▶ _Activity_
Exact reproduction required: the lines below from the line with "area by class" to the line with "inverter: 29 / 109 / 0.607", both ends included, and no others.

[Opening Information section]

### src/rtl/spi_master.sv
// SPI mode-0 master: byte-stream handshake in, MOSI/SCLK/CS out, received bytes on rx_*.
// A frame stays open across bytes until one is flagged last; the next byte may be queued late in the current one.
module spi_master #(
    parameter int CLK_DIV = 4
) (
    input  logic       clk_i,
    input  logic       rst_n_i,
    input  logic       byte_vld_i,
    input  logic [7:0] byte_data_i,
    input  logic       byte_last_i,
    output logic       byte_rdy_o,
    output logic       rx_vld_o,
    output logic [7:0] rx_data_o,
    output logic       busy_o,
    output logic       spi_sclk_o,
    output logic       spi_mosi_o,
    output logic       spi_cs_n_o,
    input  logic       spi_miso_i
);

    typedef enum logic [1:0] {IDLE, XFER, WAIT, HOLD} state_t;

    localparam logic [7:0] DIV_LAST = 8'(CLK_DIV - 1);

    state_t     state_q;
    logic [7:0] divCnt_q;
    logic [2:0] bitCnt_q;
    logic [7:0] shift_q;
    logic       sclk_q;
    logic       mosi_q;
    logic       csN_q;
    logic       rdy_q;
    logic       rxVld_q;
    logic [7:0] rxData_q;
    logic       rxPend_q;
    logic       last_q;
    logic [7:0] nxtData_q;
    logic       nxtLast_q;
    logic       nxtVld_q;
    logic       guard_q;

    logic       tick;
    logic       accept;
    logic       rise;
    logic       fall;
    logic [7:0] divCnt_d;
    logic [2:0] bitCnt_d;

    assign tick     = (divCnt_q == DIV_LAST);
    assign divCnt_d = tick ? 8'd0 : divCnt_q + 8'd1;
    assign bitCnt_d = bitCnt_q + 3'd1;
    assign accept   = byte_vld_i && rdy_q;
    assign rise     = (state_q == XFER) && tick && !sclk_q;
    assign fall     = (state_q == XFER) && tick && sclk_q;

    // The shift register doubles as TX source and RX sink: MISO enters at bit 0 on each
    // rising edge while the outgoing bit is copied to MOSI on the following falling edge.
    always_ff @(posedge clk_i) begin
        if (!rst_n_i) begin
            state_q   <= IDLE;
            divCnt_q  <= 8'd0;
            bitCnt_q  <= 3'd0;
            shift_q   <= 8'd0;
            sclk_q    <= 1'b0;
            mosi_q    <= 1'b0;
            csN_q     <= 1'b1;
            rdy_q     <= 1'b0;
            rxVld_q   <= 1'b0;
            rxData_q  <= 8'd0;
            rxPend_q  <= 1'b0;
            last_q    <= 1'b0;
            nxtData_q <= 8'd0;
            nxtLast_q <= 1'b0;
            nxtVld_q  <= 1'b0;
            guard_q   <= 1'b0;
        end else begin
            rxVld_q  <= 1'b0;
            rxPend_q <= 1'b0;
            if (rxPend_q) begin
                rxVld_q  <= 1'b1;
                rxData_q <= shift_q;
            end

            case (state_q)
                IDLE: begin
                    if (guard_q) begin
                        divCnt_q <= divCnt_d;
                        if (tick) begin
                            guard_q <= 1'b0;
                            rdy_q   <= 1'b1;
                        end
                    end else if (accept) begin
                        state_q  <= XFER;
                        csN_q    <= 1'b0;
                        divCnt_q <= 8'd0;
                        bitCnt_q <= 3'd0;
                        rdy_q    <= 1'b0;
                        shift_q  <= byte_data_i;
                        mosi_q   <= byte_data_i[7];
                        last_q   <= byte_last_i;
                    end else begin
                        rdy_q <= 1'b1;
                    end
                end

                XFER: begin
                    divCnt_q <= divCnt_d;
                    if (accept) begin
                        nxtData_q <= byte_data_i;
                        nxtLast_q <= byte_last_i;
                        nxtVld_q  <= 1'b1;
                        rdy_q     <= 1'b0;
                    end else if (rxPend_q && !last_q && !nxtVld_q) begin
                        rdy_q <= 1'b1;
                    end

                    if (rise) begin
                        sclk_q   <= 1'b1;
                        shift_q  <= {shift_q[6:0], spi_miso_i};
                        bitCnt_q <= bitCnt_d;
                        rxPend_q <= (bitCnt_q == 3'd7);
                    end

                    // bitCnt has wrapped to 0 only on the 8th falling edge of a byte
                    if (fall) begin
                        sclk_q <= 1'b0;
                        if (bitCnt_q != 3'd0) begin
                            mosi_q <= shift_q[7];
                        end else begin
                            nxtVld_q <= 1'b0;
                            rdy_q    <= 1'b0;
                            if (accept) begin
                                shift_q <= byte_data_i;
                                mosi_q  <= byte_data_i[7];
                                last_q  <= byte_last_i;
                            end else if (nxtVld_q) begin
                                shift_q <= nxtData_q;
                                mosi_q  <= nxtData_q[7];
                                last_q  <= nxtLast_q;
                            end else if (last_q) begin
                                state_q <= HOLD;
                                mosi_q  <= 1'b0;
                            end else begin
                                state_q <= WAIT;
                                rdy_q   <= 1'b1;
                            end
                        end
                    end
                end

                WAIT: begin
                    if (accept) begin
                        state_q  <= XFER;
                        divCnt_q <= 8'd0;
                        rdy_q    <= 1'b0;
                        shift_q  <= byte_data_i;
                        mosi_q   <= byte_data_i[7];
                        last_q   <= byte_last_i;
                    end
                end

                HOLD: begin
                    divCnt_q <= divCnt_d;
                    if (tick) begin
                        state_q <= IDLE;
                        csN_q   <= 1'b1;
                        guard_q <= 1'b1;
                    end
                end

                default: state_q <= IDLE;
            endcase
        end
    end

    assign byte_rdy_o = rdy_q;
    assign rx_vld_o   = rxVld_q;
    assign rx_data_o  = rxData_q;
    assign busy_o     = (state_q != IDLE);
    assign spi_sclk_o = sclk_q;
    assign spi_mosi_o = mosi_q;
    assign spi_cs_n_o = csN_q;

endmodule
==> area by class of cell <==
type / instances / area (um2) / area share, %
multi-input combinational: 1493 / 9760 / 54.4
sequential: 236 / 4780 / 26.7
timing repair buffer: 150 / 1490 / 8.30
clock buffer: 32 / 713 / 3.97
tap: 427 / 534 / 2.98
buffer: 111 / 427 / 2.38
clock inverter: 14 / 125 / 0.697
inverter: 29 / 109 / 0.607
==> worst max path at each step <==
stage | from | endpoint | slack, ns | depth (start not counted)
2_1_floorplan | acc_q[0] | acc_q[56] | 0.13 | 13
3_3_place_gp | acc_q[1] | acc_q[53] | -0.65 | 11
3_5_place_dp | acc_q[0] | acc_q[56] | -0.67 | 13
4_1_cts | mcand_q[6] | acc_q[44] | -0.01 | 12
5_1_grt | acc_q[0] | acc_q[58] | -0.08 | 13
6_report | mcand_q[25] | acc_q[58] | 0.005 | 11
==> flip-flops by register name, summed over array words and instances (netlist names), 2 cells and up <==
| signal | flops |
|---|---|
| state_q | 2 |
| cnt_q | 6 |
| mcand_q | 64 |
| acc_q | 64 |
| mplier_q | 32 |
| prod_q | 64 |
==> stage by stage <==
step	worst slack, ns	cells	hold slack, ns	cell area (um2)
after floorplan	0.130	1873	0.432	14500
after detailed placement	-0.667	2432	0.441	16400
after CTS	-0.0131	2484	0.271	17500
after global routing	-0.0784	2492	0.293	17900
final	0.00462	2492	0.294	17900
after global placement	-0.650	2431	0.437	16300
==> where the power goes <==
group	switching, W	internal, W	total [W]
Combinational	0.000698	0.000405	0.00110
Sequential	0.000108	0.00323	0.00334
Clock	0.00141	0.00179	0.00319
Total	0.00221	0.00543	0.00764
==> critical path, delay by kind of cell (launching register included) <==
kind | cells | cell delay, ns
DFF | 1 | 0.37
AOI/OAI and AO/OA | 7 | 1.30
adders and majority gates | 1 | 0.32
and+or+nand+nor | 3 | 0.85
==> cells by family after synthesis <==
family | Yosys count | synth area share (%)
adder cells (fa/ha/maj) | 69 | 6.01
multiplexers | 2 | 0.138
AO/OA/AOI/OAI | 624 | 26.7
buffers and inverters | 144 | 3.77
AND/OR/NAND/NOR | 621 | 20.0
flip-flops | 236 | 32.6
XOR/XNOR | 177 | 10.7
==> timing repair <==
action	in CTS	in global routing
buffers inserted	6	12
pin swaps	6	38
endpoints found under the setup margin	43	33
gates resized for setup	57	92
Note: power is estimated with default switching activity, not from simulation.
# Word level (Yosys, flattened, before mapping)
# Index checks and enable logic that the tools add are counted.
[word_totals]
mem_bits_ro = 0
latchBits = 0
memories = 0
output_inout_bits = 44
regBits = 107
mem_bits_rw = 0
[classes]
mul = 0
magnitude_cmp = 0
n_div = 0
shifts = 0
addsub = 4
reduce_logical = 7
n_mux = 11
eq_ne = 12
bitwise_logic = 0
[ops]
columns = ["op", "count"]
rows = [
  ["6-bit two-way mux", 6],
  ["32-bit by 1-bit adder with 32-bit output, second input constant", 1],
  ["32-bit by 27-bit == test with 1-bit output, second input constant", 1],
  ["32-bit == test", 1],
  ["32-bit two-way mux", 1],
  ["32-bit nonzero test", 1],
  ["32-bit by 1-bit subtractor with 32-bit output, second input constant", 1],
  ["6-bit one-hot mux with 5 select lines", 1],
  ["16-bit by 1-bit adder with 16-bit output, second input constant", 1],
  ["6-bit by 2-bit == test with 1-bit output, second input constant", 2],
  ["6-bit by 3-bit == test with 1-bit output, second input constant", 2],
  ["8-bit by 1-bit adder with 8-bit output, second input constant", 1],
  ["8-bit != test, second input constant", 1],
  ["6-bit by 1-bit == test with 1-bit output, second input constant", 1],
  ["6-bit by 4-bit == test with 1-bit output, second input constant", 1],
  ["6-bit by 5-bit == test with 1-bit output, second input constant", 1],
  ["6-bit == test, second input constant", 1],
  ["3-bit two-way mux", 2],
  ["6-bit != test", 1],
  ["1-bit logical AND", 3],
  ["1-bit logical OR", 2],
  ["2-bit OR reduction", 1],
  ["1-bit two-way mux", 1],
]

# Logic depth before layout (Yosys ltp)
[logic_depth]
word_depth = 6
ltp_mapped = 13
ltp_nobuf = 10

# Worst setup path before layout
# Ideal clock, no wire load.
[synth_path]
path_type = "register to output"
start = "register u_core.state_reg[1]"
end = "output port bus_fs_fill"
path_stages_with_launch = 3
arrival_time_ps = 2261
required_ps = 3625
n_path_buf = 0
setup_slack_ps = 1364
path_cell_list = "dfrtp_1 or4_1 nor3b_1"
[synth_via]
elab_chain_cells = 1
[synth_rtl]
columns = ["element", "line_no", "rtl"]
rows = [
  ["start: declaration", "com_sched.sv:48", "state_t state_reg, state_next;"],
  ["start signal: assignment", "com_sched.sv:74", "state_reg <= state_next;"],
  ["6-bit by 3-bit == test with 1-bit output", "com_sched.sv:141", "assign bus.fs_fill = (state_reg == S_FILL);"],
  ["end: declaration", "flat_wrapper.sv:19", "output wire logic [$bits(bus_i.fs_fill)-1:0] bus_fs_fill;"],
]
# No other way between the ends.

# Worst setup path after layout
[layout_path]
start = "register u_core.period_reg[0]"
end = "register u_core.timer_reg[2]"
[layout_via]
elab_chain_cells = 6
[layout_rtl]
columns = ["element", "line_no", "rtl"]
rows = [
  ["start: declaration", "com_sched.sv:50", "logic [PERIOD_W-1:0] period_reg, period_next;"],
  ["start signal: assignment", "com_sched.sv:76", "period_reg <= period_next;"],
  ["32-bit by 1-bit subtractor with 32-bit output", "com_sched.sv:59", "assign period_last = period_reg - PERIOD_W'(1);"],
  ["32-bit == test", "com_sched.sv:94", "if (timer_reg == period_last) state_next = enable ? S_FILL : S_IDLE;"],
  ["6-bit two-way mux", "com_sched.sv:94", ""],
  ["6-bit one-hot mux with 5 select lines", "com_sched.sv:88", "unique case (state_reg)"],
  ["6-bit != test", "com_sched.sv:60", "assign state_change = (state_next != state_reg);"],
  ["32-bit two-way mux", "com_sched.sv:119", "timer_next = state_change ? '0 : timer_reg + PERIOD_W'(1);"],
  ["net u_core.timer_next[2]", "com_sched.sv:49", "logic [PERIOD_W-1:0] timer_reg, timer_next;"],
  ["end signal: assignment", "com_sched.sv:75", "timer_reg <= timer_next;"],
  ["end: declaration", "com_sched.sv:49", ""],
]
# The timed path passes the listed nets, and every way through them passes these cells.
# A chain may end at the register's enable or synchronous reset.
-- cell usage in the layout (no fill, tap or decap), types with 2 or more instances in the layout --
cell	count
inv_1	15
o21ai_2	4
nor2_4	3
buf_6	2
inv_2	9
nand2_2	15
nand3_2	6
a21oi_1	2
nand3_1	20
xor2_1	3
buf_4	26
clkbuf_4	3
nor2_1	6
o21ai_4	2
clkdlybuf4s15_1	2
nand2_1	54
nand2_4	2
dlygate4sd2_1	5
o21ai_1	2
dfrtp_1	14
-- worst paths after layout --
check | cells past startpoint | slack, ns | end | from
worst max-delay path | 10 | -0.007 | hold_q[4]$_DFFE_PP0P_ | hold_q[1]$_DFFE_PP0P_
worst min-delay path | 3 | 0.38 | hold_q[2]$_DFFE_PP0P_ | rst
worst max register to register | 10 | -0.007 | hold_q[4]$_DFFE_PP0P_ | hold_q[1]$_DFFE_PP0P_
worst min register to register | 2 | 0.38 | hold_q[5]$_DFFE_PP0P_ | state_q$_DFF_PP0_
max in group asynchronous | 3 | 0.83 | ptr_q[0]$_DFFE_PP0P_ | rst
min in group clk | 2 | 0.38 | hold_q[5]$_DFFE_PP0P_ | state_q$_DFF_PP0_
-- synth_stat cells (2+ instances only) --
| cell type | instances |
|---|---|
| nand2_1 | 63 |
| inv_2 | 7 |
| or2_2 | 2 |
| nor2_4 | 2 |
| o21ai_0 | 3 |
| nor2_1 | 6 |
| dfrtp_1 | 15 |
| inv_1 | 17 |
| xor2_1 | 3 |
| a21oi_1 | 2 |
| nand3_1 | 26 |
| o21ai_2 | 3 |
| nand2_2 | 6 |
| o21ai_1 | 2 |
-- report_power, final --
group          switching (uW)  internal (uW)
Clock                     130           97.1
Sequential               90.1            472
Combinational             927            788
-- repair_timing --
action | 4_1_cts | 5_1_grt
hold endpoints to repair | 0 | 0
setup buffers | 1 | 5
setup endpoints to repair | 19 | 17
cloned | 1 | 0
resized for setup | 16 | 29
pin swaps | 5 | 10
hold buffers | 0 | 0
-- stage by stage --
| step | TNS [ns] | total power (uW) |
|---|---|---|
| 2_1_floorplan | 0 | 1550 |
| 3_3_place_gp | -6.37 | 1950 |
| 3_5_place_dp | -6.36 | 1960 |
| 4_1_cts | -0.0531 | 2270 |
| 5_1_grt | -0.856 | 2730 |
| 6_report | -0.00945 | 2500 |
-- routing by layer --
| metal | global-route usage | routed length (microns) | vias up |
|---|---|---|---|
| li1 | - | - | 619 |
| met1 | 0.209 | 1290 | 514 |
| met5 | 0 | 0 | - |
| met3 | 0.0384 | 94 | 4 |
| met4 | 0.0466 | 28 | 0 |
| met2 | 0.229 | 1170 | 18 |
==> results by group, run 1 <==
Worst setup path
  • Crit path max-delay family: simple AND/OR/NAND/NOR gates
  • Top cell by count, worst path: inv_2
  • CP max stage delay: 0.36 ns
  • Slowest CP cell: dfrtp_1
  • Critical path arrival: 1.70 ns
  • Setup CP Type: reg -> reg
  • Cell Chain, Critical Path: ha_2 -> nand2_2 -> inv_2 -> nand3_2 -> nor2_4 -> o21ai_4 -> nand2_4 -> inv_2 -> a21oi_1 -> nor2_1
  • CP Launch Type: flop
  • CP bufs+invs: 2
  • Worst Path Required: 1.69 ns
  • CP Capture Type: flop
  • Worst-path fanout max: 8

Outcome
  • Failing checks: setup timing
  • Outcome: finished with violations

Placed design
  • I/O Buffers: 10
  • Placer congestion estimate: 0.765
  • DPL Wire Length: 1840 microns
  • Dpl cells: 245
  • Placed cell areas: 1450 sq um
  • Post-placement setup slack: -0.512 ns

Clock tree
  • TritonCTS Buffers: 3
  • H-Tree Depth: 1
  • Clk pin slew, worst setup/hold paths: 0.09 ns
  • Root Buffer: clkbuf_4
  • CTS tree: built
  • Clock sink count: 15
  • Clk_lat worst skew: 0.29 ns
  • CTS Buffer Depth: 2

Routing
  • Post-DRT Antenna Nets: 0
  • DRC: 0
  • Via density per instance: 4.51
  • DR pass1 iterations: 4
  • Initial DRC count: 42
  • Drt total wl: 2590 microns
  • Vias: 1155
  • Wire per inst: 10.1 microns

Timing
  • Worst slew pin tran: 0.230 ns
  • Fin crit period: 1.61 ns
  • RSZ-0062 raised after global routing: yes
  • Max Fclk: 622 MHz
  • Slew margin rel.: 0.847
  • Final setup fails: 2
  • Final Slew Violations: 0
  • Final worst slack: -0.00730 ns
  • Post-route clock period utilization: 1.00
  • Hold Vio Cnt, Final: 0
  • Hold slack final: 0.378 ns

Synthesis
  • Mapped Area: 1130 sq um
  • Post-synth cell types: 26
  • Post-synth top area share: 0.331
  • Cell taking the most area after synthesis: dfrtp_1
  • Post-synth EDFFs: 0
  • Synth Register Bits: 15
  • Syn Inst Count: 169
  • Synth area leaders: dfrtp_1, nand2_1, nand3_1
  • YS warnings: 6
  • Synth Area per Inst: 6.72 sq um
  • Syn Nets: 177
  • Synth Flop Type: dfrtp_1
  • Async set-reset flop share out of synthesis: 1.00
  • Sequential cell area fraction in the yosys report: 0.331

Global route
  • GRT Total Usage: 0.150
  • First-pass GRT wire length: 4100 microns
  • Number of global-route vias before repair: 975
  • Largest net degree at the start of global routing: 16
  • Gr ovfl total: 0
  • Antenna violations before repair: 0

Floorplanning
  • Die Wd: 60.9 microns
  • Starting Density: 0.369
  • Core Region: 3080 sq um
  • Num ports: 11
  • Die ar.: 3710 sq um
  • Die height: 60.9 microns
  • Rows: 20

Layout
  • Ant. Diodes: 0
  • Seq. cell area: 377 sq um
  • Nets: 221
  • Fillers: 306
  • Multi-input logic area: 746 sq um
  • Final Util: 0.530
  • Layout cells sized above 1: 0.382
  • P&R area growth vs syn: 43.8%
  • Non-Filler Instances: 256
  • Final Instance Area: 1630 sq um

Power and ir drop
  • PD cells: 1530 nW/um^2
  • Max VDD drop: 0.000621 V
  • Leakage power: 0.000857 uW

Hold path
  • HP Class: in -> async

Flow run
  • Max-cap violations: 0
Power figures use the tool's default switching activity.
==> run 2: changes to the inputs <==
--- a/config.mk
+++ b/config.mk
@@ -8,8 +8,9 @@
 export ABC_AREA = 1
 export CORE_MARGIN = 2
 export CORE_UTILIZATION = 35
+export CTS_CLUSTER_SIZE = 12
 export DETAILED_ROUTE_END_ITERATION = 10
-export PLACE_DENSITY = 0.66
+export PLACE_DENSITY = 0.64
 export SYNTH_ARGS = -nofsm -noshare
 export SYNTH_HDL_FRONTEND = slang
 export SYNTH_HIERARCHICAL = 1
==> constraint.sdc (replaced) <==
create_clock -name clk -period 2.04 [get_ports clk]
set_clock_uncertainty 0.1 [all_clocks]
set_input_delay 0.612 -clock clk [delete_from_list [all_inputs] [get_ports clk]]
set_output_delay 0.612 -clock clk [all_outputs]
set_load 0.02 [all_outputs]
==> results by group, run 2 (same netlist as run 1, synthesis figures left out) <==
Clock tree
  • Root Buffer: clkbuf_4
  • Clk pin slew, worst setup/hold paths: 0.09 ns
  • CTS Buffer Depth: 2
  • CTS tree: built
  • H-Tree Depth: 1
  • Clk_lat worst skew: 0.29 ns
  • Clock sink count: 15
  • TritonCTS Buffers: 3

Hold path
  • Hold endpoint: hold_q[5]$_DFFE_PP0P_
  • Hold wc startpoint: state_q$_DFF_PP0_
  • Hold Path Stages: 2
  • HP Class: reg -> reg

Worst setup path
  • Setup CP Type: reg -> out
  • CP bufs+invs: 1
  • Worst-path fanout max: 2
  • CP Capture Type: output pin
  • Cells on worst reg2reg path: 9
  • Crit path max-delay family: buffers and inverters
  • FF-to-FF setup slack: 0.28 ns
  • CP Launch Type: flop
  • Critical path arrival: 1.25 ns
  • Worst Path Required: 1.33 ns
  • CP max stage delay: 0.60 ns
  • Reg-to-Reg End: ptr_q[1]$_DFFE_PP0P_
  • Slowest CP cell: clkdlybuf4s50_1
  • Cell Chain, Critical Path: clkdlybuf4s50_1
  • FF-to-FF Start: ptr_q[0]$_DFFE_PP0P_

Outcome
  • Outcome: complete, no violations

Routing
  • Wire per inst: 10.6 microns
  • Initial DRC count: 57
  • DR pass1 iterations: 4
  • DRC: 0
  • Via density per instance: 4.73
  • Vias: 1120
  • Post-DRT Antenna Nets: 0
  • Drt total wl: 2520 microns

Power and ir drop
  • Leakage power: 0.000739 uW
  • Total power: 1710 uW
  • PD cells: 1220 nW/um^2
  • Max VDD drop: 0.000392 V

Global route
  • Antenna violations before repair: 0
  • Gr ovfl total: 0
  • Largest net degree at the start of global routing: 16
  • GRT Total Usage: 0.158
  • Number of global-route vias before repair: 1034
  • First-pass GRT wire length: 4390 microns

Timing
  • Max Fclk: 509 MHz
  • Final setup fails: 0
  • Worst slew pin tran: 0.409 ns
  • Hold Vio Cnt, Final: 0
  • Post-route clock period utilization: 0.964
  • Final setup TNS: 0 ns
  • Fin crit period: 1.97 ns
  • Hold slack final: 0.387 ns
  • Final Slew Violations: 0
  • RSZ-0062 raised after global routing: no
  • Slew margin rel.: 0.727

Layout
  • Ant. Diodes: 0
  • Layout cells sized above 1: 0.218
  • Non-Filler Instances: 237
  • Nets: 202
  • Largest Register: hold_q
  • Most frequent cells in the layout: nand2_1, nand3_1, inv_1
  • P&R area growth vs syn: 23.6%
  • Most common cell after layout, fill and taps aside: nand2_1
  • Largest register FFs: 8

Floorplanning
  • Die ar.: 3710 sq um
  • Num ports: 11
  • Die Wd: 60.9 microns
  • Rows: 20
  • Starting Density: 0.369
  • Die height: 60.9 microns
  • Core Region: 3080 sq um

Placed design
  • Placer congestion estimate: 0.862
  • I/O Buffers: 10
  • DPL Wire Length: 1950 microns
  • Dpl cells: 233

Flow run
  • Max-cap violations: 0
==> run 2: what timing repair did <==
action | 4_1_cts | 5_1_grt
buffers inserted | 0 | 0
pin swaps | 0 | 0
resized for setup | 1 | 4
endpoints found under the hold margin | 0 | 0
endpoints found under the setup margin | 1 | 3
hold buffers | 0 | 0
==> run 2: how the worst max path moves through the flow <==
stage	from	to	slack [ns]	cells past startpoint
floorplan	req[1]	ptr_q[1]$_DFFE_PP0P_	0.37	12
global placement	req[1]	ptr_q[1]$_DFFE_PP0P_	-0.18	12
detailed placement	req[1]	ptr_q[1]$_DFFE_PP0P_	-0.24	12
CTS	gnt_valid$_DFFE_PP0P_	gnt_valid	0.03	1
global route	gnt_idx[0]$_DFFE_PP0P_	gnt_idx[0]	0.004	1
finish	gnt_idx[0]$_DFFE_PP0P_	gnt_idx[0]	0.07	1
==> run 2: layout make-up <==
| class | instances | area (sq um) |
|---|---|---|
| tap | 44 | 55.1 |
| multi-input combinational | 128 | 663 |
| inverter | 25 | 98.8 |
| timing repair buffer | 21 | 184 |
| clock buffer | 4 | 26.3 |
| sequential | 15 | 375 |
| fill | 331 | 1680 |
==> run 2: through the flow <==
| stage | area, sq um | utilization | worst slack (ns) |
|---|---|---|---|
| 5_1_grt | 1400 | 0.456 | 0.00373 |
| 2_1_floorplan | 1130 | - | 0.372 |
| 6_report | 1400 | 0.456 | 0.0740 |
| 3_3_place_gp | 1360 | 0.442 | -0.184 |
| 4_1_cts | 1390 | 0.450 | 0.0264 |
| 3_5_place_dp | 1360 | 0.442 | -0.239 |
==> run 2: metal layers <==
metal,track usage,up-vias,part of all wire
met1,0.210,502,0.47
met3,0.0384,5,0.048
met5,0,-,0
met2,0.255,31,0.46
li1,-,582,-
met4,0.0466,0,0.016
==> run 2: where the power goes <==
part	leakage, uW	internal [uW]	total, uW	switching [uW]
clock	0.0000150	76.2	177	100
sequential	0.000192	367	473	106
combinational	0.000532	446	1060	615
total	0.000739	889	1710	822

[Closing Information section]

▶ _Your response_
==> area by class of cell <==
type / instances / area (um2) / area share, %
multi-input combinational: 1493 / 9760 / 54.4
sequential: 236 / 4780 / 26.7
timing repair buffer: 150 / 1490 / 8.30
clock buffer: 32 / 713 / 3.97
tap: 427 / 534 / 2.98
buffer: 111 / 427 / 2.38
clock inverter: 14 / 125 / 0.697
inverter: 29 / 109 / 0.607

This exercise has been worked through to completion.